Agiloft, Inc.
- Agiloft Logo
- Formerly: Integral Solutions Corporation
- Type: Private
- Industry: Contract Lifecycle Management
- Founded: October 12, 1990; 35 years ago in Redwood City, California, United States
- Founder: Colin Earl
- Headquarters: Redwood City, California, United States
- Area served: Worldwide
- Key people: Eric Laughlin (CEO); Kevin Niblock(Chief Revenue Officer); Andy Wishart(Chief Product Officer); John Pechacek(CTO); Jason Barnwell(CLO);
- Products: Agiloft
- Website: www.agiloft.com

= Agiloft =

Contract lifecycle management and business process software company

Agiloft, Inc. is a technology company specializing in contract lifecycle management and business process management software in Redwood City, California. It was originally founded in October 1990 as Integral Solutions Corporation by Colin Earl.

Agiloft is headquartered in Redwood City, California. It is led by CEO Eric Laughlin.

The company reported more than 600 customers, as of 2020.

==History==
Agiloft started as Integral Solutions Corporation founded by Colin Earl in 1990. The company worked on development projects for other corporations until developing its own software in 1996 called SupportWizard. SupportWizard was designed as a help desk application and by 1999 officially supported MySQL. Integral Solutions continued to build on this application adding call center and CRM functionality. For a time the company was known by the name of the SupportWizard software.

In 2003, they announced a new revision of the software operating on J2EE framework called Enterprise Wizard.

By 2007 the company offered a platform version of the software, called SaaSWizard, on which users could automate business actions through their own customization. Development continued on the EnterpriseWizard application operating on top of the platform allowing users to customize the program through a web interface. Colin Earl changed both the business and software name to Agiloft in 2012.

In May 2024, the global investment firm KKR & Co. acquired a majority stake in Agiloft. As part of the transaction, existing investor FTV Capital increased its investment, and JMI Equity joined as a new investor in the company.

In January 2025, Agiloft announced the acquisition of Screens, a developer of a generative AI-based contract review and redlining product.

In December 2025, Agiloft appointed Jason Barnwell as its chief legal officer. Barnwell joined the company after more than 15 years in senior legal and business leadership roles at Microsoft.

==Software==
Agiloft is a low-code development platform that has prebuilt modules that focus on contract management and IT service management. The platform is configured via a web-browser with dropdown menus and drag and drop tools to configure functions or build new applications. The contract management portion of the software allows for the automation of creation, workflow, and renewal of contracts which has been used in the healthcare field. This software has won PC Magazine's Editor's Choice award for several years.

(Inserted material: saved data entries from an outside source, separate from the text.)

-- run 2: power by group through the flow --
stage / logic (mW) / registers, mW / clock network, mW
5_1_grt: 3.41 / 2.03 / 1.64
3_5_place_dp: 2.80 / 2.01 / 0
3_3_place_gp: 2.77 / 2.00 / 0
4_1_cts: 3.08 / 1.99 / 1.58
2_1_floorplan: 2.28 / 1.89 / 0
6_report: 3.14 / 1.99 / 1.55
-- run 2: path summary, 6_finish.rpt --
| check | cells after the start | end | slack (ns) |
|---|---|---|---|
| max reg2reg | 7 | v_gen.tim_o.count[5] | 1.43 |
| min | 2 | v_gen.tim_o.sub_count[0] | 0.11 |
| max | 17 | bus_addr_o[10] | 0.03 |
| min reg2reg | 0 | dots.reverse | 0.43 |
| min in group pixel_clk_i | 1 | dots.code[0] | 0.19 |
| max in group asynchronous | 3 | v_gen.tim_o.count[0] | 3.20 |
--- config.mk ---
export PLATFORM = sky130hd
export DESIGN_NAME = microTop
export DESIGN_NICKNAME = d
export VERILOG_FILES = /design/src/verilog/cpuPkg.sv /design/src/verilog/control.sv /design/src/verilog/alu.sv /design/src/verilog/regFile.sv /design/src/verilog/sequencer.sv /design/src/verilog/microTop.sv
export SDC_FILE = /design/constraint.sdc
export NUM_CORES = 1
export LEC_CHECK = 0
export ABC_AREA = 1
export BUFFER_PORTS_ARGS = -buffer_cell sky130_fd_sc_hd__buf_2
export CAP_MARGIN = 20
export CORE_MARGIN = 8
export CORE_UTILIZATION = 55
export DETAILED_ROUTE_END_ITERATION = 10
export MAX_ROUTING_LAYER = met4
export PLACE_DENSITY = 0.77
export RECOVER_POWER = 50
export SYNTH_ARGS = -nofsm -noshare
export SYNTH_HDL_FRONTEND = slang
export SYNTH_SLANG_ARGS = --single-unit
--- constraint.sdc ---
create_clock -name clk -period 2.8 [get_ports clk]
set_input_delay 0.28 -clock clk [delete_from_list [all_inputs] [get_ports clk]]
set_output_delay 0.28 -clock clk [all_outputs]
set_load 0.01 [all_outputs]
--- src/verilog/cpuPkg.sv ---
package cpuPkg;

    //////////////////////////////
    // Widths fixed by the instruction format
    //////////////////////////////

    // Opcode 15:13, rd 12:11, rs 10:9, spare bit 8, imm 7:0
    typedef logic [15:0] inst_t;
    typedef logic [7:0]  data_t;
    typedef logic [1:0]  regAddr_t;

    // Flag pair seen by the decoder
    typedef logic [1:0]  cond_t;

    localparam int CondCarry = 1;
    localparam int CondZero  = 0;

    localparam int NumRegs = 4;

    //////////////////////////////
    // Encodings
    //////////////////////////////

    typedef enum logic [2:0] {
        OpNop  = 3'b000,
        OpAddi = 3'b001,
        OpAdd  = 3'b010,
        OpSubi = 3'b011,
        OpAndi = 3'b100,
        OpOri  = 3'b101,
        OpLdi  = 3'b110,
        OpSkip = 3'b111
    } opcode_t;

    typedef enum logic [2:0] {
        AluPass = 3'b000,
        AluAdd  = 3'b001,
        AluSub  = 3'b010,
        AluAnd  = 3'b011,
        AluOr   = 3'b100
    } aluFunc_t;

    // What an instruction does once done is high
    typedef enum logic [1:0] {
        ActWrite = 2'b00,
        ActLoad  = 2'b01,
        ActSkip1 = 2'b10,
        ActSkip2 = 2'b11
    } action_t;

    typedef enum logic {
        SeqRun  = 1'b0,
        SeqSkip = 1'b1
    } seqState_t;

endpackage

--- src/verilog/control.sv ---
`timescale 1ns/1ps

module control (
    input  cpuPkg::opcode_t  opcode,
    input  cpuPkg::cond_t    cond,
    output logic             selR,
    output cpuPkg::aluFunc_t aluFunc,
    output logic             done,
    output cpuPkg::action_t  action
);
    import cpuPkg::*;

    logic skipOne;
    logic skipTwo;

    // Skip conditions taken from the flag pair
    assign skipOne = cond[CondZero] && !cond[CondCarry];
    assign skipTwo = cond[CondZero] && cond[CondCarry];

    always_comb
    begin
        // Defaults describe a no-op
        selR    = 1'b0;
        aluFunc = AluPass;
        done    = 1'b0;
        action  = ActWrite;

        case (opcode)
            OpAddi:
            begin
                aluFunc = AluAdd;
                done    = 1'b1;
            end
            OpAdd:
            begin
                // Only opcode with a register operand
                selR    = 1'b1;
                aluFunc = AluAdd;
                done    = 1'b1;
            end
            OpSubi:
            begin
                aluFunc = AluSub;
                done    = 1'b1;
            end
            OpAndi:
            begin
                aluFunc = AluAnd;
                done    = 1'b1;
            end
            OpOri:
            begin
                aluFunc = AluOr;
                done    = 1'b1;
            end
            OpLdi:
            begin
                done   = 1'b1;
                action = ActLoad;
            end
            OpSkip:
            begin
                if (skipOne)
                begin
                    done   = 1'b1;
                    action = ActSkip1;
                end
                else if (skipTwo)
                begin
                    done   = 1'b1;
                    action = ActSkip2;
                end
            end
            default:
            begin
                // OpNop takes no action
                done = 1'b0;
            end
        endcase
    end

    //////////////////////////////
    // Checks
    //////////////////////////////

    // Loads and skips never carry an ALU operation
    always_comb
    begin
        assert (!(done && action != ActWrite && aluFunc != AluPass))
            else $error("control: ALU function on a non-write action");
    end

endmodule

--- src/verilog/alu.sv ---
`timescale 1ns/1ps

module alu (
    input  cpuPkg::data_t    opA,
    input  cpuPkg::data_t    regB,
    input  cpuPkg::data_t    imm,
    input  logic             selR,
    input  cpuPkg::aluFunc_t func,
    output cpuPkg::data_t    result,
    output logic             carry,
    output logic             zero
);
    import cpuPkg::*;

    data_t       opB;
    logic [8:0]  sum;
    logic [8:0]  diff;

    // Operand B from rs or the immediate
    assign opB = selR ? regB : imm;

    // Ninth bit holds carry out or borrow
    assign sum  = {1'b0, opA} + {1'b0, opB};
    assign diff = {1'b0, opA} - {1'b0, opB};

    always_comb
    begin
        result = opB;
        carry  = 1'b0;

        case (func)
            AluPass:
            begin
                result = opB;
            end
            AluAdd:
            begin
                result = sum[7:0];
                carry  = sum[8];
            end
            AluSub:
            begin
                // Borrow reported as carry
                result = diff[7:0];
                carry  = diff[8];
            end
            AluAnd:
            begin
                result = opA & opB;
            end
            AluOr:
            begin
                result = opA | opB;
            end
            default:
            begin
                result = opB;
            end
        endcase
    end

    assign zero = (result == '0);

endmodule

--- src/verilog/regFile.sv ---
`timescale 1ns/1ps

module regFile (
    input  logic             clk,
    input  logic             rst,
    input  cpuPkg::regAddr_t rdAddrA,
    input  cpuPkg::regAddr_t rdAddrB,
    output cpuPkg::data_t    rdDataA,
    output cpuPkg::data_t    rdDataB,
    input  logic             wrEn,
    input  cpuPkg::regAddr_t wrAddr,
    input  cpuPkg::data_t    wrData
);
    import cpuPkg::*;

    data_t regs [NumRegs];

    //////////////////////////////
    // Write port
    //////////////////////////////

    always_ff @(posedge clk)
    begin
        if (rst)
        begin
            for (int i = 0; i < NumRegs; i++)
            begin
                regs[i] <= '0;
            end
        end
        else if (wrEn)
        begin
            regs[wrAddr] <= wrData;
        end
    end

    //////////////////////////////
    // Read ports
    //////////////////////////////

    // Asynchronous, so a write shows up on the next cycle
    assign rdDataA = regs[rdAddrA];
    assign rdDataB = regs[rdAddrB];

endmodule

--- src/verilog/sequencer.sv ---
`timescale 1ns/1ps

module sequencer (
    input  logic             clk,
    input  logic             rst,
    input  logic             instValid,
    output logic             instReady,
    input  logic             done,
    input  cpuPkg::action_t  action,
    input  cpuPkg::regAddr_t rd,
    input  cpuPkg::data_t    imm,
    input  cpuPkg::data_t    aluResult,
    input  logic             aluCarry,
    input  logic             aluZero,
    output cpuPkg::cond_t    flags,
    output logic             wrEn,
    output cpuPkg::regAddr_t wrAddr,
    output cpuPkg::data_t    wrData,
    output logic             resValid,
    input  logic             resReady,
    output cpuPkg::regAddr_t resReg,
    output cpuPkg::data_t    resData
);
    import cpuPkg::*;

    seqState_t  state;
    logic [1:0] skipCnt;
    logic       carryQ;
    logic       zeroQ;
    logic       accept;
    logic       runAccept;
    logic       isLoad;
    logic       isSkip;

    // Stall only while a result is stuck at the sink
    assign instReady = !resValid || resReady;
    assign accept    = instValid && instReady;
    assign runAccept = accept && (state == SeqRun);

    assign isLoad = (action == ActLoad);
    assign isSkip = done && (action == ActSkip1 || action == ActSkip2);

    assign wrEn   = runAccept && done && (action == ActWrite || isLoad);
    assign wrAddr = rd;
    assign wrData = isLoad ? imm : aluResult;

    assign flags[CondCarry] = carryQ;
    assign flags[CondZero]  = zeroQ;

    //////////////////////////////
    // Skip FSM
    //////////////////////////////

    always_ff @(posedge clk)
    begin
        if (rst)
        begin
            state   <= SeqRun;
            skipCnt <= 2'd0;
        end
        else if (accept)
        begin
            case (state)
                SeqRun:
                begin
                    if (isSkip)
                    begin
                        state   <= SeqSkip;
                        skipCnt <= (action == ActSkip2) ? 2'd2 : 2'd1;
                    end
                end
                default:
                begin
                    // Accepted but thrown away
                    skipCnt <= skipCnt - 2'd1;
                    if (skipCnt == 2'd1)
                    begin
                        state <= SeqRun;
                    end
                end
            endcase
        end
    end

    //////////////////////////////
    // Flags and result stream
    //////////////////////////////

    always_ff @(posedge clk)
    begin
        if (rst)
        begin
            carryQ   <= 1'b0;
            zeroQ    <= 1'b0;
            resValid <= 1'b0;
        end
        else
        begin
            if (wrEn)
            begin
                // A load clears carry and tests the immediate
                carryQ <= isLoad ? 1'b0 : aluCarry;
                zeroQ  <= isLoad ? (imm == '0) : aluZero;
            end
            if (wrEn)
            begin
                resValid <= 1'b1;
            end
            else if (resReady)
            begin
                resValid <= 1'b0;
            end
        end
    end

    always_ff @(posedge clk)
    begin
        if (wrEn)
        begin
            resReg  <= rd;
            resData <= wrData;
        end
    end

    // Held result must not move until the sink takes it
    assert property (@(posedge clk) disable iff (rst)
        resValid && !resReady |=> resValid && $stable(resReg) && $stable(resData))
        else $error("sequencer: result changed under back-pressure");

    // Writes only come from instructions accepted outside a skip
    assert property (@(posedge clk) disable iff (rst)
        wrEn |-> instValid && instReady && state == SeqRun)
        else $error("sequencer: register write without an accepted instruction");

endmodule

--- src/verilog/microTop.sv ---
`timescale 1ns/1ps

module microTop (
    input  logic             clk,
    input  logic             rst,
    input  logic             instValid,
    input  cpuPkg::inst_t    inst,
    output logic             instReady,
    output logic             resValid,
    input  logic             resReady,
    output cpuPkg::regAddr_t resReg,
    output cpuPkg::data_t    resData
);
    import cpuPkg::*;

    opcode_t  opcode;
    regAddr_t rd;
    regAddr_t rs;
    data_t    imm;

    cond_t    flags;
    logic     selR;
    aluFunc_t aluFunc;
    logic     done;
    action_t  action;

    data_t    regA;
    data_t    regB;
    data_t    aluResult;
    logic     aluCarry;
    logic     aluZero;

    logic     wrEn;
    regAddr_t wrAddr;
    data_t    wrData;

    // Instruction fields, bit 8 is spare
    assign opcode = opcode_t'(inst[15:13]);
    assign rd     = inst[12:11];
    assign rs     = inst[10:9];
    assign imm    = inst[7:0];

    control ctrl (
        .opcode  (opcode),
        .cond    (flags),
        .selR    (selR),
        .aluFunc (aluFunc),
        .done    (done),
        .action  (action)
    );

    // rd is always operand A
    alu aluUnit (
        .opA    (regA),
        .regB   (regB),
        .imm    (imm),
        .selR   (selR),
        .func   (aluFunc),
        .result (aluResult),
        .carry  (aluCarry),
        .zero   (aluZero)
    );

    regFile regs (
        .clk     (clk),
        .rst     (rst),
        .rdAddrA (rd),
        .rdAddrB (rs),
        .rdDataA (regA),
        .rdDataB (regB),
        .wrEn    (wrEn),
        .wrAddr  (wrAddr),
        .wrData  (wrData)
    );

    sequencer seqUnit (
        .clk       (clk),
        .rst       (rst),
        .instValid (instValid),
        .instReady (instReady),
        .done      (done),
        .action    (action),
        .rd        (rd),
        .imm       (imm),
        .aluResult (aluResult),
        .aluCarry  (aluCarry),
        .aluZero   (aluZero),
        .flags     (flags),
        .wrEn      (wrEn),
        .wrAddr    (wrAddr),
        .wrData    (wrData),
        .resValid  (resValid),
        .resReady  (resReady),
        .resReg    (resReg),
        .resData   (resData)
    );

endmodule

Yosys cells after proc, flatten, opt, wreduce, memory -nomap -nowiden
Memory sizes are Yosys's and may differ from the RTL's.
Cells that the tools add are included.
- $add $sub $neg: 3
- equality and inequality tests: 15
- multiplexer cells: 30
- bitwise operators: 3
- reductions and logical operators: 21
- operator list (kind ; number):
    8-bit one-hot mux with 4 select lines ; 1
    8-bit 2-to-1 mux ; 3
    8-bit zero test ; 2
    1-bit 2-to-1 mux ; 16
    3-bit == test (second input constant) ; 5
    3-bit by 2-bit == test with 1-bit output (second input constant) ; 4
    2-bit 2-to-1 mux ; 6
    3-bit one-hot mux with 4 select lines ; 1
    8-bit by 8-bit adder with 9-bit output ; 1
    8-bit by 8-bit subtractor with 9-bit output ; 1
    8-bit bitwise AND ; 1
    8-bit OR ; 1
    8-bit OR reduction ; 1
    1-bit logical AND ; 7
    3-bit by 1-bit == test with 1-bit output (second input constant) ; 2
    6-bit OR reduction ; 1
    2-bit by 1-bit == test with 1-bit output (second input constant) ; 2
    2-bit == test (second input constant) ; 2
    1-bit one-hot mux with 2 select lines ; 2
    2-bit one-hot mux with 2 select lines ; 1
    2-bit nonzero test ; 2
    1-bit logical OR ; 3
    1-bit zero test ; 2
    2-bit zero test ; 1
    4 further kinds ; 4
- flip-flop bits (word level): 16
- RAM bits: 32
- input port bits: 20
- output and inout bits: 12
- logic and storage cells: 80
- memories kept: 1
- memory list (name ; depth ; bits a word ; rd ports ; clocked after memory_dff ; wr ports ; RTL line ; text):
    regs.regs ; 4 ; 8 ; 2 ; 0 ; 4 ; regFile.sv:16 ; data_t regs [NumRegs];

Depth between registers and ports, before layout
Gate-level depths: netlist (run 1).
- depth after elaboration: 12
- depth in mapped cells: 21

Hierarchy
A second synthesis (run 1) with hierarchy kept.
- cell total of the unflattened synthesis: 628
- area total of the unflattened synthesis: 4271.6 µm²
- modules (own cells, without submodules) (module ; instances ; cells an instance ; area each (µm²)):
    regFile ; 1 ; 243 ; 1885.6
    alu ; 1 ; 269 ; 1443.9
    sequencer ; 1 ; 93 ; 805.8
    control ; 1 ; 23 ; 136.4

Worst setup path before layout (run 1)
OpenSTA, ideal clock, no wires.
- path type: input to register
- from: in inst[11]
- to: reg seqUnit.zeroQ
- setup time: 0.058 ns
- data arrival time: 2.682 ns
- required time: 2.742 ns
- setup slack: 0.060 ns
- stages on the path: 15
- cell sequence: clkbuf_1 > clkbuf_1 > or2_2 > a32oi_1 > ha_1 > inv_1 > fa_1 > or2_2 > nand3_1 > nand4_1 > nand2_1 > nand2_1 > nor2_1 > nand4_1 > nand2_1
- cells in the longest elaborated chain, start to end: 5
- elaborated cells on any way between the ends: 8
- classes of those cells: add/sub: 2; mux: 2; bitwise: 2; reduce/logical: 1; memory: 1
- RTL lines (what ; RTL line ; text):
    start, declared ; microTop.sv:7 ; input cpuPkg::inst_t inst,
    memory read 4 x 8 bit (*) ; - ;
    8-bit by 8-bit subtractor with 9-bit output, or another cell as far along ; alu.sv:24 ; assign diff = {1'b0, opA} - {1'b0, opB};
    8-bit one-hot mux with 4 select lines (*) ; alu.sv:31 ; case (func)
    8-bit zero test (*) ; alu.sv:62 ; assign zero = (result == '0);
    1-bit 2-to-1 mux (*) ; sequencer.sv:103 ; zeroQ <= isLoad ? (imm == '0) : aluZero;
    end signal, assigned ; sequencer.sv:103 ;
    end, declared ; sequencer.sv:29 ; logic zeroQ;
Every way passes the cells marked *; elsewhere a longest branch is shown, timed or not.
A chain may end at the register's enable or synchronous reset.

==> impl_metrics.csv, run 1 <==
group,metric,value,unit
outcome,outcome,"complete, no violations",
synthesis,ys_ff_latch,48,
clock_tree,root_buffer,"clkbuf_8",
power_and_ir_drop,p_leak,2.14,nW
worst_setup_path,path_max_fanout,5,
worst_setup_path,r2r-end,"regs.regs[1][2]",
sta,fmax,0.371,GHz
synthesis,synthSimpleGateAreaFrac,33.0,%
layout,nFillCells,568,
clock_tree,cts_hold_buf,0,
floorplan,ios,32,
detailed_routing,dr.pass1.iters,5,
synthesis,synthXorXnorAreaFrac,0.232,%
detailed_routing,ant_nets,0,
placement,pre_cts_ws,-0.114,ns
layout,final_cell_mix,"120 x nand2_1, 73 x inv_1, 65 x nor2_1",
sta,final.period_utilization,96.2,%
sta,fin_hold_ws,0.179,ns
synthesis,yosysWarnings,0,
sta,fin_worst_skew,0.0134,ns
sta,final.min_clock_period,2.69,ns
power_and_ir_drop,power_density,477,nW/um^2
floorplan,core_area,6720,sq um
power_and_ir_drop,total_power,2.16,mW
worst_setup_path,path_class,"reg2reg",
worst_setup_path,worstReg2RegStart,"regs.regs[0][0]",
worst_hold_path,hold_class,"in2reg",
synthesis,yosys.area_share.adder,9.69,%
synthesis,postSynthCellCount,507,
global_route,first_global_vias,3381,
clock_tree,htree_levels,2,
clock_tree,cts_tree,"done",
worst_setup_path,arrival,2.75,ns
clock_tree,clk_pin_slew,0.10,ns
floorplan,initial_core_util,56.1,%
placement,gp_congestion,0.946,
layout,seq_area,1380,sq um
placement,io_buffer_count,30,
worst_setup_path,required,2.86,ns
synthesis,syn_nets,555,
synthesis,syn_avg_cell_area,7.44,sq um
layout,drive_gt1_share,21.7,%
synthesis,synth_compound_area_share,9.62,%
worst_hold_path,hold_depth,2,
layout,diodes,0,
synthesis,ys_seq_area_share,36.6,%
layout,area_growth,20.0,%
sta,worst_slack,0.106,ns
layout,fin_util,67.4,%
global_route,grt.met2_usage,36.2,%
sta,slew-limit-headroom,50.1,%
detailed_routing,viasPerCell,5.48,
layout,multiInputGateArea,2100,sq um
synthesis,synth_edf_count,42,
layout,mostFrequentLayoutCell,"nand2_1",
detailed_routing,route.detailed.drc,0,
sta,worstMarginPinSlew,0.748,ns
global_route,track_usage,19.8,%
synthesis,synth_flop_cell,"edfxtp_1",
worst_setup_path,cp-end-kind,"flip-flop",
global_route,antenna_found_initial,0,
sta,maxSlewViolCount,0,
synthesis,synthMuxAreaShare,0,%
global_route,grt_pass1_wl,15.5,mm
clock_tree,cts.sinks,48,
sta,finalHoldViolations,0,
sta,final.setup.tns,0,ns
power_and_ir_drop,ir_drop,453,uV
run,maxCapViolCount,0,
worst_hold_path,hold-path-endpoint,"seqUnit.state",
synthesis,async_flop_share,0,%
global_route,grtUsageMet1,22.4,%
synthesis,synth_cell_types,38,
detailed_routing,routed_wl,9.84,mm
global_route,use_met3,2.11,%
clock_tree,cts_buffer_depth,2,
worst_setup_path,start_kind,"flip-flop",
layout,nets,622,
worst_setup_path,r2r_cells,12,
floorplan,num_rows,30,
floorplan,fp.dieW,98.8,microns
placement,post-dp-hpwl,7.55,mm
detailed_routing,wl_per_cell,15.0,microns
clock_tree,cts_inserted_buffers,5,
synthesis,netlist_area,3770,sq um
detailed_routing,drt_iter0_drc,188,
worst_hold_path,hold_start,"rst",
clock_tree,clock_latency,0.31,ns
floorplan,fp.dieArea,9760,sq um
global_route,grt_start_max_net_pins,27,
sta,finalSetupViolCount,0,
global_route,top_usage_layer,"met2",
synthesis,synth_top_family_by_area,"simple AND/OR/NAND/NOR gates",
global_route,grt.overflow.total,0,
worst_setup_path,r2r_setup_slack,0.11,ns
detailed_routing,vias,3588,
floorplan,die_y,98.8,microns
## synthesized netlist by cell type (4+ instances only)
library cell | count | area, sq um
o21ai_0 | 13 | 65.1
nand4_1 | 11 | 68.8
nand2_1 | 122 | 458
a32oi_1 | 8 | 70.1
nor2_2 | 4 | 25.0
inv_1 | 79 | 297
or2_2 | 10 | 62.6
dfxtp_1 | 6 | 120
o211ai_1 | 9 | 67.6
nor2_1 | 66 | 248
buf_2 | 9 | 45.0
nand3_1 | 39 | 195
edfxtp_1 | 42 | 1260
ha_1 | 26 | 325
inv_2 | 4 | 15.0
a21oi_1 | 23 | 115
## layer usage
layer | routed length [microns] | part of all wire, %
met5 | 0 | 0
met4 | 103 | 1.0
met3 | 510 | 5.2
met2 | 5220 | 53
met1 | 4010 | 41
## final cells by class
class / instances / share of cell area [%]
Timing Repair Buffer: 76 / 10.8
Sequential cell: 48 / 30.5
Inverter: 85 / 7.08
Multi-Input combinational cell: 358 / 46.3
Clock inverter: 3 / 1.52
Clock buffer: 5 / 1.52
Tap cell: 80 / 2.21
## how the worst max path moves through the flow
| stage | from | to | slack (ns) | cells after the start |
|---|---|---|---|---|
| floorplan | inst[11] | seqUnit.zeroQ | 0.06 | 15 |
| global placement | inst[11] | regs.regs[3][6] | -0.08 | 14 |
| detailed placement | inst[11] | regs.regs[0][6] | -0.11 | 18 |
| CTS | regs.regs[0][0] | regs.regs[0][6] | 0.01 | 13 |
| global route | regs.regs[0][0] | seqUnit.zeroQ | -0.02 | 14 |
| finish | regs.regs[0][0] | regs.regs[1][2] | 0.11 | 12 |
## cell families after synthesis
| logic type | count (synthesis) |
|---|---|
| simple gates | 270 |
| buf+inv | 101 |
| compound gates | 59 |
| flops | 48 |
| fa+ha+maj | 28 |
| xor+xnor | 1 |
## power breakdown
part / internal (mW) / switching [mW]
clock: 0.360 / 0.249
sequential: 0.826 / 0.0150
combinational: 0.288 / 0.424
total: 1.47 / 0.688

In February 2025, Agiloft expanded its contract lifecycle management platform with additional artificial intelligence features under its "AI Your Way" initiative. The updates included enhancements to ConvoAI Document Q&A, enabling users to query large contract documents, and new capabilities within the GenAI Prompt Lab for clause analysis, anonymization, risk flagging, and mismatch detection.

In December 2025, Agiloft introduced Obligation Management, an artificial intelligence-based feature designed to automatically identify and track contractual obligations. The feature extracts commitments such as service-level agreements, renewals, compliance requirements, payments, and milestones, enabling organizations to monitor obligations throughout the contract lifecycle.